NEWS & MEDIA

Novavax Reports Second Quarter 2019 Financial Results

August 7, 2019

GAITHERSBURG, Md.Aug. 07, 2019 (GLOBE NEWSWIRE) -- Novavax, Inc. (NASDAQ: NVAX), a late-stage biotechnology company developing next-generation vaccines for serious infectious diseases, today announced its financial results and operational highlights for the second quarter and six months ended June 30, 2019.

“We made important clinical and strategic progress this quarter, particularly in advancing NanoFlu, our next-generation flu vaccine candidate,” said Stanley C. Erck, President and Chief Executive Officer of Novavax. “The agreement reached with the FDA on our NanoFlu Phase 3 clinical trial design will allow us to leverage the accelerated approval pathway. We are now well-positioned to deliver top-line Phase 3 data in the first quarter of 2020.”

Second Quarter 2019 and Subsequent Operational Highlights

NanoFlu™ Program

  • Novavax received input from the U.S. Food and Drug Administration (FDA) on its End-of Phase 2 questions and reached agreement on the Phase 3 clinical trial design, enabling Novavax to conduct a non-inferiority immunogenicity clinical trial against a licensed quadrivalent comparator. These data would support the future biologics license application and licensure of NanoFlu via the accelerated approval pathway.

ResVax™ Program

  • Novavax continues to receive input from global regulatory agencies to solicit input on possible pathways to licensure for ResVax. In Europe, we will seek formal scientific advice this fall from the European Medicines Agency (EMA). In the U.S., the FDA recommended that Novavax conduct an additional Phase 3 clinical trial to confirm efficacy against medically significant RSV disease.
     
  • Novavax presented key efficacy and safety findings at the World Vaccine Congress in Washington, D.C. and at the Annual Meeting of the European Society for Pediatric Infectious Diseases (ESPID) in Ljubljana, Slovenia from the Prepare trial of ResVax. Additional details on these presentations are available on our website.

Corporate

  • Novavax and Catalent Biologics entered into an arrangement under which Catalent purchased Novavax’ manufacturing equipment and related assets for approximately $18 million, assumed the property leases to two Novavax product development and manufacturing facilities and hired approximately 100 of Novavax’ manufacturing and quality employees. In addition, Catalent will also provide long-term process development and manufacturing services for specified Novavax programs.
     
  • Effective May 10, 2019Novavax completed a reverse stock split of its issued and outstanding common stock at a ratio of 1-for-20.

Financial Results for the Three and Six Months Ended June 30, 2019

Share and per share information have been restated to reflect the reverse stock split described above.
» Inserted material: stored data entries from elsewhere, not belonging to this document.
--- config.mk ---
export PLATFORM = sky130hd
export DESIGN_NAME = ex_div
export DESIGN_NICKNAME = d
export VERILOG_FILES = /design/src/rtl/ex_div.sv
export SDC_FILE = /design/constraint.sdc
export NUM_CORES = 1
export LEC_CHECK = 0
export ABC_AREA = 1
export CAP_MARGIN = 0
export CORE_MARGIN = 4
export CORE_UTILIZATION = 45
export DETAILED_ROUTE_END_ITERATION = 6
export GPL_ROUTABILITY_DRIVEN = 0
export PLACE_DENSITY = 0.77
export SLEW_MARGIN = 10
export SYNTH_ARGS = -nofsm -noshare
export SYNTH_HDL_FRONTEND = slang
export SYNTH_SLANG_ARGS = --single-unit
--- constraint.sdc ---
create_clock -name clk -period 6.3 [get_ports clk]
set_input_delay 0.945 -clock clk [delete_from_list [all_inputs] [get_ports clk]]
set_output_delay 0.945 -clock clk [all_outputs]
set_load 0.01 [all_outputs]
Novavax reported a net loss of $39.6 million, or $1.69 per share, for the second quarter of 2019, compared to a net loss of $44.5 million, or $2.37 per share, for the second quarter of 2018. For the six months ended June 30, 2019, the net loss was $82.8 million, or $3.77 per share, compared to a net loss of $90.8 million, or $5.10 per share, for the same period in 2018.
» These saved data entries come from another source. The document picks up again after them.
**src/rtl/tinyalu_cmd_sequencer_if.sv**
```systemverilog
// Signal bundle between a command source/response sink plus tinyALU pins and the sequencer.
// The sequencer takes the slave view; the environment driving it takes the master view.
interface tinyalu_cmd_sequencer_if #(
  parameter int DEPTH = 4
) ();
  localparam int LW = $clog2(DEPTH + 1);

  // Both streams use plain valid/ready: a transfer happens on any clock edge where
  // valid and ready are both 1; the producer holds valid and payload steady until then.
  logic          cmd_valid;
  logic          cmd_ready;
  logic [2:0]    cmd_op;
  logic [7:0]    cmd_a;
  logic [7:0]    cmd_b;
  logic [7:0]    cmd_c;

  logic          alu_start;
  logic [2:0]    alu_op;
  logic [7:0]    alu_a;
  logic [7:0]    alu_b;
  logic [7:0]    alu_c;
  logic          alu_done;
  logic [15:0]   alu_result;

  logic          rsp_valid;
  logic          rsp_ready;
  logic [15:0]   rsp_result;
  logic [2:0]    rsp_op;
  logic [1:0]    rsp_status;

  logic [LW-1:0] fifo_level;
  logic [1:0]    dbg_state;

  modport slave (
    input  cmd_valid, cmd_op, cmd_a, cmd_b, cmd_c,
    input  alu_done, alu_result, rsp_ready,
    output cmd_ready,
    output alu_start, alu_op, alu_a, alu_b, alu_c,
    output rsp_valid, rsp_result, rsp_op, rsp_status,
    output fifo_level, dbg_state
  );

  modport master (
    output cmd_valid, cmd_op, cmd_a, cmd_b, cmd_c,
    output alu_done, alu_result, rsp_ready,
    input  cmd_ready,
    input  alu_start, alu_op, alu_a, alu_b, alu_c,
    input  rsp_valid, rsp_result, rsp_op, rsp_status,
    input  fifo_level, dbg_state
  );
endinterface

```
**src/rtl/tinyalu_cmd_sequencer.sv**
```systemverilog
// Buffers ALU commands in a FIFO, drives the tinyALU start/done protocol one command at a
// time with a done-watchdog, and returns each result (or error status) on a response stream.
module tinyalu_cmd_sequencer #(
  parameter int DEPTH   = 4,
  parameter int TIMEOUT = 255
) (
  input  logic                    clk,
  input  logic                    reset,
  tinyalu_cmd_sequencer_if.slave  bus
);
  localparam int AW = $clog2(DEPTH);
  localparam int LW = $clog2(DEPTH + 1);

  typedef enum logic [1:0] {
    S_IDLE = 2'd0,
    S_NOP  = 2'd1,
    S_WAIT = 2'd2,
    S_RESP = 2'd3
  } state_t;

  typedef struct packed {
    logic [2:0] op;
    logic [7:0] a;
    logic [7:0] b;
    logic [7:0] c;
  } cmd_t;

  localparam logic [2:0] OP_NOP     = 3'b000;
  localparam logic [2:0] OP_ILLEGAL = 3'b111;

  cmd_t          mem [DEPTH];
  logic [AW-1:0] wr_ptr;
  logic [AW-1:0] rd_ptr;
  logic [LW-1:0] level;
  logic          full;
  logic          empty;
  logic          push;
  logic          pop;
  cmd_t          head;
  cmd_t          incoming;

  state_t        state;
  logic [15:0]   wd_cnt;

  assign full          = (level == LW'(DEPTH));
  assign empty         = (level == '0);
  assign bus.cmd_ready = !full && !reset;
  assign push          = bus.cmd_valid && bus.cmd_ready;
  assign pop           = (state == S_IDLE) && !empty;
  assign head          = mem[rd_ptr];
  assign incoming      = '{op: bus.cmd_op, a: bus.cmd_a, b: bus.cmd_b, c: bus.cmd_c};

  assign bus.fifo_level = level;
  assign bus.dbg_state  = state;

  // Storage needs no reset: occupancy is tracked by level and the pointers alone.
  always_ff @(posedge clk) begin
    if (push) begin
      mem[wr_ptr] <= incoming;
    end
  end

  always_ff @(posedge clk) begin
    if (reset) begin
      wr_ptr <= '0;
      rd_ptr <= '0;
      level  <= '0;
    end else begin
      if (push) wr_ptr <= wr_ptr + AW'(1);
      if (pop)  rd_ptr <= rd_ptr + AW'(1);
      case ({push, pop})
        2'b10:   level <= level + LW'(1);
        2'b01:   level <= level - LW'(1);
        default: level <= level;
      endcase
    end
  end

  always_ff @(posedge clk) begin
    if (reset) begin
      state          <= S_IDLE;
      wd_cnt         <= '0;
      bus.alu_start  <= 1'b0;
      bus.alu_op     <= '0;
      bus.alu_a      <= '0;
      bus.alu_b      <= '0;
      bus.alu_c      <= '0;
      bus.rsp_valid  <= 1'b0;
      bus.rsp_result <= '0;
      bus.rsp_op     <= '0;
      bus.rsp_status <= '0;
    end else begin
      case (state)
        S_IDLE: begin
          if (!empty) begin
            bus.alu_op <= head.op;
            bus.alu_a  <= head.a;
            bus.alu_b  <= head.b;
            bus.alu_c  <= head.c;
            wd_cnt     <= '0;
            case (head.op)
              OP_NOP: begin
                bus.alu_start <= 1'b1;
                state         <= S_NOP;
              end
              OP_ILLEGAL: begin
                bus.rsp_valid  <= 1'b1;
                bus.rsp_op     <= head.op;
                bus.rsp_status <= 2'b10;
                bus.rsp_result <= '0;
                state          <= S_RESP;
              end
              default: begin
                bus.alu_start <= 1'b1;
                state         <= S_WAIT;
              end
            endcase
          end
        end
        S_NOP: begin
          bus.alu_start <= 1'b0;
          state         <= S_IDLE;
        end
        S_WAIT: begin
          // A done arriving on the last watchdog cycle still counts as success.
          if (bus.alu_done) begin
            bus.alu_start  <= 1'b0;
            bus.rsp_valid  <= 1'b1;
            bus.rsp_op     <= bus.alu_op;
            bus.rsp_result <= bus.alu_result;
            bus.rsp_status <= 2'b00;
            state          <= S_RESP;
          end else if (wd_cnt == 16'(TIMEOUT - 1)) begin
            bus.alu_start  <= 1'b0;
            bus.rsp_valid  <= 1'b1;
            bus.rsp_op     <= bus.alu_op;
            bus.rsp_result <= '0;
            bus.rsp_status <= 2'b01;
            state          <= S_RESP;
          end else begin
            wd_cnt <= wd_cnt + 16'd1;
          end
        end
        S_RESP: begin
          if (bus.rsp_valid && bus.rsp_ready) begin
            bus.rsp_valid <= 1'b0;
            state         <= S_IDLE;
          end
        end
        default: state <= S_IDLE;
      endcase
    end
  end
endmodule

```
**src/flat_wrapper.sv**
```systemverilog
// flat-port wrapper written by rule: the top's interface ports become plain ports
module tinyalu_cmd_sequencer_flat 
#(
  parameter int DEPTH   = 4,
  parameter int TIMEOUT = 255
)
  (clk, reset, bus_cmd_valid, bus_cmd_op, bus_cmd_a, bus_cmd_b, bus_cmd_c, bus_alu_done, bus_alu_result, bus_rsp_ready, bus_cmd_ready, bus_alu_start, bus_alu_op, bus_alu_a, bus_alu_b, bus_alu_c, bus_rsp_valid, bus_rsp_result, bus_rsp_op, bus_rsp_status, bus_fifo_level, bus_dbg_state);
  tinyalu_cmd_sequencer_if #(.DEPTH(DEPTH)) bus_i ();
  input  logic clk;
  input  logic reset;
  input wire logic [$bits(bus_i.cmd_valid)-1:0] bus_cmd_valid;
  input wire logic [$bits(bus_i.cmd_op)-1:0] bus_cmd_op;
  input wire logic [$bits(bus_i.cmd_a)-1:0] bus_cmd_a;
  input wire logic [$bits(bus_i.cmd_b)-1:0] bus_cmd_b;
  input wire logic [$bits(bus_i.cmd_c)-1:0] bus_cmd_c;
  input wire logic [$bits(bus_i.alu_done)-1:0] bus_alu_done;
  input wire logic [$bits(bus_i.alu_result)-1:0] bus_alu_result;
  input wire logic [$bits(bus_i.rsp_ready)-1:0] bus_rsp_ready;
  output wire logic [$bits(bus_i.cmd_ready)-1:0] bus_cmd_ready;
  output wire logic [$bits(bus_i.alu_start)-1:0] bus_alu_start;
  output wire logic [$bits(bus_i.alu_op)-1:0] bus_alu_op;
  output wire logic [$bits(bus_i.alu_a)-1:0] bus_alu_a;
  output wire logic [$bits(bus_i.alu_b)-1:0] bus_alu_b;
  output wire logic [$bits(bus_i.alu_c)-1:0] bus_alu_c;
  output wire logic [$bits(bus_i.rsp_valid)-1:0] bus_rsp_valid;
  output wire logic [$bits(bus_i.rsp_result)-1:0] bus_rsp_result;
  output wire logic [$bits(bus_i.rsp_op)-1:0] bus_rsp_op;
  output wire logic [$bits(bus_i.rsp_status)-1:0] bus_rsp_status;
  output wire logic [$bits(bus_i.fifo_level)-1:0] bus_fifo_level;
  output wire logic [$bits(bus_i.dbg_state)-1:0] bus_dbg_state;
  assign bus_i.cmd_valid = bus_cmd_valid;
  assign bus_i.cmd_op = bus_cmd_op;
  assign bus_i.cmd_a = bus_cmd_a;
  assign bus_i.cmd_b = bus_cmd_b;
  assign bus_i.cmd_c = bus_cmd_c;
  assign bus_i.alu_done = bus_alu_done;
  assign bus_i.alu_result = bus_alu_result;
  assign bus_i.rsp_ready = bus_rsp_ready;
  assign bus_cmd_ready = bus_i.cmd_ready;
  assign bus_alu_start = bus_i.alu_start;
  assign bus_alu_op = bus_i.alu_op;
  assign bus_alu_a = bus_i.alu_a;
  assign bus_alu_b = bus_i.alu_b;
  assign bus_alu_c = bus_i.alu_c;
  assign bus_rsp_valid = bus_i.rsp_valid;
  assign bus_rsp_result = bus_i.rsp_result;
  assign bus_rsp_op = bus_i.rsp_op;
  assign bus_rsp_status = bus_i.rsp_status;
  assign bus_fifo_level = bus_i.fifo_level;
  assign bus_dbg_state = bus_i.dbg_state;
  tinyalu_cmd_sequencer #(.DEPTH(DEPTH), .TIMEOUT(TIMEOUT)) u_core (.clk(clk), .reset(reset), .bus(bus_i));
endmodule
```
Novavax revenue in the second quarter of 2019 was $3.4 million, compared to $10.8 million in the same period in 2018. This 69% decrease was driven by the completion of enrollment of participants in the Prepare trial in the second quarter of 2018.

Research and development expenses decreased 32% to $30.4 million in the second quarter of 2019, compared to $44.5 million for the same period in 2018. This decrease was primarily due to decreased development activities of ResVax.

General and administrative expenses increased 17% to $9.6 million in the second quarter of 2019, compared to $8.2 million for the same period in 2018. The increase was primarily due to higher professional fees and recent stockholders meetings.

Interest income (expense), net for the second quarter of 2019 was ($2.9) million, compared to ($2.6) million for the same period of 2018.

As of June 30, 2019Novavax had $78.2 million in cash, cash equivalents, marketable securities and restricted cash, compared to $103.9 million as of December 31, 2018. Net cash used in operating activities for the first six months of 2019 was $80.6 million, compared to $106.0 million for same period in 2018.

Conference Call

Novavax will host its quarterly conference call today at 4:30 p.m. ET. The dial-in numbers for the conference call are (877) 212-6076 (Domestic) or (707) 287-9331 (International), passcode 3193866. A replay of the conference call will be available starting at 7:30 p.m. ET on August 7, 2019 until 7:30 p.m. ET on August 14, 2019. To access the replay by telephone, dial (855) 859-2056 (Domestic) or (404) 537-3406 (International) and use passcode 3193866.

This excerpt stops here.